■ PROVIDED ENTRIES
==> inputs of job 7719 <==
## lidar_system_top
module lidar_system_top (
    input  wire clk,
    input  wire rst,
    input  wire rx,      
    output wire tx,      
    output wire [15:0] dbg_max_idx,
    output wire [15:0] dbg_min_idx,
    output wire [15:0] dbg_max_dist,
    output wire [15:0] dbg_min_dist,
    output wire [15:0] dbg_obs_alert,
    output wire [15:0] dbg_max_angle,
    output wire [15:0] dbg_min_angle,
    output wire        dbg_angle_done
);
clock: 10.0 ns
lec_check: 0
abc_area: 1
cap_margin: 20
core_aspect_ratio: 1.67
core_margin: 2
core_utilization: 40
gpl_timing_driven: 0
hold_slack_margin: 0.11
slew_margin: 0
tns_end_percent: 90
run.sh (not shown) runs the stock make flow with config.mk's settings and CLKGATE_MAP_FILE=.
==> job 8293: changes against job 7719 <==
==> flow/config.mk (replaced) <==
export PLATFORM = sky130hd
export DESIGN_NAME = lidar_system_top
export DESIGN_NICKNAME = lidar_system_top
export VERILOG_FILES = /design/flow/design.v
export SDC_FILE = /design/flow/constraint.sdc
export NUM_CORES = 4
export LEC_CHECK = 0
export CAP_MARGIN = 20
export CORE_MARGIN = 2
export CORE_UTILIZATION = 57
export PLACE_DENSITY = 0.6
export SLEW_MARGIN = 20
==> flow/constraint.sdc (replaced) <==
create_clock -name core_clock -period 6.01 [get_ports {clk}]
set_input_delay 1.2020 -clock core_clock [delete_from_list [all_inputs] [get_ports {clk}]]
set_output_delay 1.2020 -clock core_clock [all_outputs]
set_load 0.01 [all_outputs]
==> comparison table <==
Status: job 8293 complete, but fails checks; job 7719 timing/DRC/antenna clean
Reasons for failing layout checks: job 8293 setup timing; job 7719 -
Detailed Route Iter0 Violations: job 8293 3533; job 7719 3370
Sequential Power: job 8293 2960 uW; job 7719 1780 uW
Switching power summed over all nets: job 8293 1394 uW; job 7719 854.3 uW
Sequential cell area fraction in the yosys report: job 8293 16.83%; job 7719 16.72%
Share of synthesized cell area in full adder, half adder and majority cells: job 8293 39.15%; job 7719 38.90%
Clock group power: job 8293 3120 uW; job 7719 1760 uW
Core Area: job 8293 91940 sq um; job 7719 132900 sq um
Share of synthesized area spent on multiplexers: job 8293 4.051%; job 7719 0.03748%
Total power of the final layout: job 8293 6153 uW; job 7719 3611 uW
Multi-Input Combinational: job 8293 4391; job 7719 4897
Min Tclk post-route: job 8293 8200 ps; job 7719 9574 ps
Final GP Congestion: job 8293 0.9757; job 7719 1.013
Detailed Routing Iterations Pass 1: job 8293 6; job 7719 9
Clock buffer count: job 8293 56; job 7719 51
Peak ir drop on the vdd network: job 8293 0.0004257 V; job 7719 0.0001453 V
Area growth, synth to finish: job 8293 21.89%; job 7719 9.240%

==> v2 <==
Starting RTL as in the previous note.
clock: 10.0 ns
lec_check: 0
abc_area: 1
cap_margin: 20
cell_pad_in_sites_detail_placement: 2
cell_pad_in_sites_global_placement: 3
core_aspect_ratio: 1.48
core_margin: 2
core_utilization: 66
gpl_routability_driven: 0
gpl_timing_driven: 0
min_routing_layer: met2
place_density: 0.63
setup_slack_margin: 2.55
slew_margin: 25
==> v19 (differences from v2) <==
ABC_AREA = default   (was 1)
CELL_PAD_IN_SITES_DETAIL_PLACEMENT = default   (was 2)
CELL_PAD_IN_SITES_GLOBAL_PLACEMENT = default   (was 3)
CORE_ASPECT_RATIO = default   (was 1.48)
CORE_UTILIZATION = 72   (was 66)
GPL_ROUTABILITY_DRIVEN = default   (was 0)
GPL_TIMING_DRIVEN = default   (was 0)
MIN_ROUTING_LAYER = default   (was met2)
PLACE_DENSITY = default   (was 0.63)
PLACE_DENSITY_LB_ADDON = 0.25   (was default)
SETUP_SLACK_MARGIN = default   (was 2.55)
SLEW_MARGIN = 20   (was 25)
==> flow/constraint.sdc (replaced) <==
create_clock -name core_clock -period 7.86 [get_ports {clk}]
set_input_delay 1.5720 -clock core_clock [delete_from_list [all_inputs] [get_ports {clk}]]
set_output_delay 1.5720 -clock core_clock [all_outputs]
set_load 0.01 [all_outputs]
==> v34 (differences from v2) <==
ABC_AREA = default   (was 1)
CELL_PAD_IN_SITES_DETAIL_PLACEMENT = default   (was 2)
CELL_PAD_IN_SITES_GLOBAL_PLACEMENT = default   (was 3)
CORE_ASPECT_RATIO = default   (was 1.48)
CORE_UTILIZATION = 72   (was 66)
GPL_ROUTABILITY_DRIVEN = default   (was 0)
GPL_TIMING_DRIVEN = default   (was 0)
MIN_ROUTING_LAYER = default   (was met2)
PLACE_DENSITY = 0.36   (was 0.63)
SETUP_SLACK_MARGIN = default   (was 2.55)
SLEW_MARGIN = 20   (was 25)
==> flow/constraint.sdc (replaced) <==
create_clock -name core_clock -period 10.5 [get_ports {clk}]
set_input_delay 2.1000 -clock core_clock [delete_from_list [all_inputs] [get_ports {clk}]]
set_output_delay 2.1000 -clock core_clock [all_outputs]
set_load 0.01 [all_outputs]
==> results_dict.tcl <==
# metrics dict for downstream scripts
set metrics [dict create \
    stop_stage "global placement without I/O (3_1_place_gp_skip_io)" \
    status "stopped before the end" \
    stop_error "[ERROR GPL-0301] Utilization 148.659 % exceeds 100%." \
    core_um2 79900 \
    yosys_area_um2 53400 \
]
The numbers above come from v2.

==> results_dict.tcl <==
# place-and-route summary
set metrics [dict create \
    post_cts_buffers 60 \
    failed_checks "negative setup slack" \
    core_um2 73000 \
    setup_viol 22 \
    setup_ws_ns -1.02 \
    status "finished with violations" \
    clock_sinks 446 \
]
The numbers above come from v19.

==> results_dict.tcl <==
# place-and-route summary
set metrics [dict create \
    tool_warnings 49 \
    yosys_area_um2 53100 \
    worstPathArrival_ns 10.32 \
    drtAntennaViolNets 0 \
    status "finished clean" \
]
The numbers above come from v34.

Power and IR drop assume default switching activity.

■ PROBLEM STATEMENT
Reproduce each entry in the listing character for character.

■ EXERCISE SOLUTION
==> inputs of job 7719 <==
## lidar_system_top
module lidar_system_top (
    input  wire clk,
    input  wire rst,
    input  wire rx,      
    output wire tx,      
    output wire [15:0] dbg_max_idx,
    output wire [15:0] dbg_min_idx,
    output wire [15:0] dbg_max_dist,
    output wire [15:0] dbg_min_dist,
    output wire [15:0] dbg_obs_alert,
    output wire [15:0] dbg_max_angle,
    output wire [15:0] dbg_min_angle,
    output wire        dbg_angle_done
);
clock: 10.0 ns
lec_check: 0
abc_area: 1
cap_margin: 20
core_aspect_ratio: 1.67
core_margin: 2
core_utilization: 40
gpl_timing_driven: 0
hold_slack_margin: 0.11
slew_margin: 0
tns_end_percent: 90
run.sh (not shown) runs the stock make flow with config.mk's settings and CLKGATE_MAP_FILE=.
==> job 8293: changes against job 7719 <==
==> flow/config.mk (replaced) <==
export PLATFORM = sky130hd
export DESIGN_NAME = lidar_system_top
export DESIGN_NICKNAME = lidar_system_top
export VERILOG_FILES = /design/flow/design.v
export SDC_FILE = /design/flow/constraint.sdc
export NUM_CORES = 4
export LEC_CHECK = 0
export CAP_MARGIN = 20
export CORE_MARGIN = 2
export CORE_UTILIZATION = 57
export PLACE_DENSITY = 0.6
export SLEW_MARGIN = 20
==> flow/constraint.sdc (replaced) <==
create_clock -name core_clock -period 6.01 [get_ports {clk}]
set_input_delay 1.2020 -clock core_clock [delete_from_list [all_inputs] [get_ports {clk}]]
set_output_delay 1.2020 -clock core_clock [all_outputs]
set_load 0.01 [all_outputs]
==> comparison table <==
Status: job 8293 complete, but fails checks; job 7719 timing/DRC/antenna clean
Reasons for failing layout checks: job 8293 setup timing; job 7719 -
Detailed Route Iter0 Violations: job 8293 3533; job 7719 3370
Sequential Power: job 8293 2960 uW; job 7719 1780 uW
Switching power summed over all nets: job 8293 1394 uW; job 7719 854.3 uW
Sequential cell area fraction in the yosys report: job 8293 16.83%; job 7719 16.72%
Share of synthesized cell area in full adder, half adder and majority cells: job 8293 39.15%; job 7719 38.90%
Clock group power: job 8293 3120 uW; job 7719 1760 uW
Core Area: job 8293 91940 sq um; job 7719 132900 sq um
Share of synthesized area spent on multiplexers: job 8293 4.051%; job 7719 0.03748%
Total power of the final layout: job 8293 6153 uW; job 7719 3611 uW
Multi-Input Combinational: job 8293 4391; job 7719 4897
Min Tclk post-route: job 8293 8200 ps; job 7719 9574 ps
Final GP Congestion: job 8293 0.9757; job 7719 1.013
Detailed Routing Iterations Pass 1: job 8293 6; job 7719 9
Clock buffer count: job 8293 56; job 7719 51
Peak ir drop on the vdd network: job 8293 0.0004257 V; job 7719 0.0001453 V
Area growth, synth to finish: job 8293 21.89%; job 7719 9.240%

==> v2 <==
Starting RTL as in the previous note.
clock: 10.0 ns
lec_check: 0
abc_area: 1
cap_margin: 20
cell_pad_in_sites_detail_placement: 2
cell_pad_in_sites_global_placement: 3
core_aspect_ratio: 1.48
core_margin: 2
core_utilization: 66
gpl_routability_driven: 0
gpl_timing_driven: 0
min_routing_layer: met2
place_density: 0.63
setup_slack_margin: 2.55
slew_margin: 25
==> v19 (differences from v2) <==
ABC_AREA = default   (was 1)
CELL_PAD_IN_SITES_DETAIL_PLACEMENT = default   (was 2)
CELL_PAD_IN_SITES_GLOBAL_PLACEMENT = default   (was 3)
CORE_ASPECT_RATIO = default   (was 1.48)
CORE_UTILIZATION = 72   (was 66)
GPL_ROUTABILITY_DRIVEN = default   (was 0)
GPL_TIMING_DRIVEN = default   (was 0)
MIN_ROUTING_LAYER = default   (was met2)
PLACE_DENSITY = default   (was 0.63)
PLACE_DENSITY_LB_ADDON = 0.25   (was default)
SETUP_SLACK_MARGIN = default   (was 2.55)
SLEW_MARGIN = 20   (was 25)
==> flow/constraint.sdc (replaced) <==
create_clock -name core_clock -period 7.86 [get_ports {clk}]
set_input_delay 1.5720 -clock core_clock [delete_from_list [all_inputs] [get_ports {clk}]]
set_output_delay 1.5720 -clock core_clock [all_outputs]
set_load 0.01 [all_outputs]
==> v34 (differences from v2) <==
ABC_AREA = default   (was 1)
CELL_PAD_IN_SITES_DETAIL_PLACEMENT = default   (was 2)
CELL_PAD_IN_SITES_GLOBAL_PLACEMENT = default   (was 3)
CORE_ASPECT_RATIO = default   (was 1.48)
CORE_UTILIZATION = 72   (was 66)
GPL_ROUTABILITY_DRIVEN = default   (was 0)
GPL_TIMING_DRIVEN = default   (was 0)
MIN_ROUTING_LAYER = default   (was met2)
PLACE_DENSITY = 0.36   (was 0.63)
SETUP_SLACK_MARGIN = default   (was 2.55)
SLEW_MARGIN = 20   (was 25)
==> flow/constraint.sdc (replaced) <==
create_clock -name core_clock -period 10.5 [get_ports {clk}]
set_input_delay 2.1000 -clock core_clock [delete_from_list [all_inputs] [get_ports {clk}]]
set_output_delay 2.1000 -clock core_clock [all_outputs]
set_load 0.01 [all_outputs]
==> results_dict.tcl <==
# metrics dict for downstream scripts
set metrics [dict create \
    stop_stage "global placement without I/O (3_1_place_gp_skip_io)" \
    status "stopped before the end" \
    stop_error "[ERROR GPL-0301] Utilization 148.659 % exceeds 100%." \
    core_um2 79900 \
    yosys_area_um2 53400 \
]
The numbers above come from v2.

==> results_dict.tcl <==
# place-and-route summary
set metrics [dict create \
    post_cts_buffers 60 \
    failed_checks "negative setup slack" \
    core_um2 73000 \
    setup_viol 22 \
    setup_ws_ns -1.02 \
    status "finished with violations" \
    clock_sinks 446 \
]
The numbers above come from v19.

==> results_dict.tcl <==
# place-and-route summary
set metrics [dict create \
    tool_warnings 49 \
    yosys_area_um2 53100 \
    worstPathArrival_ns 10.32 \
    drtAntennaViolNets 0 \
    status "finished clean" \
]
The numbers above come from v34.

Power and IR drop assume default switching activity.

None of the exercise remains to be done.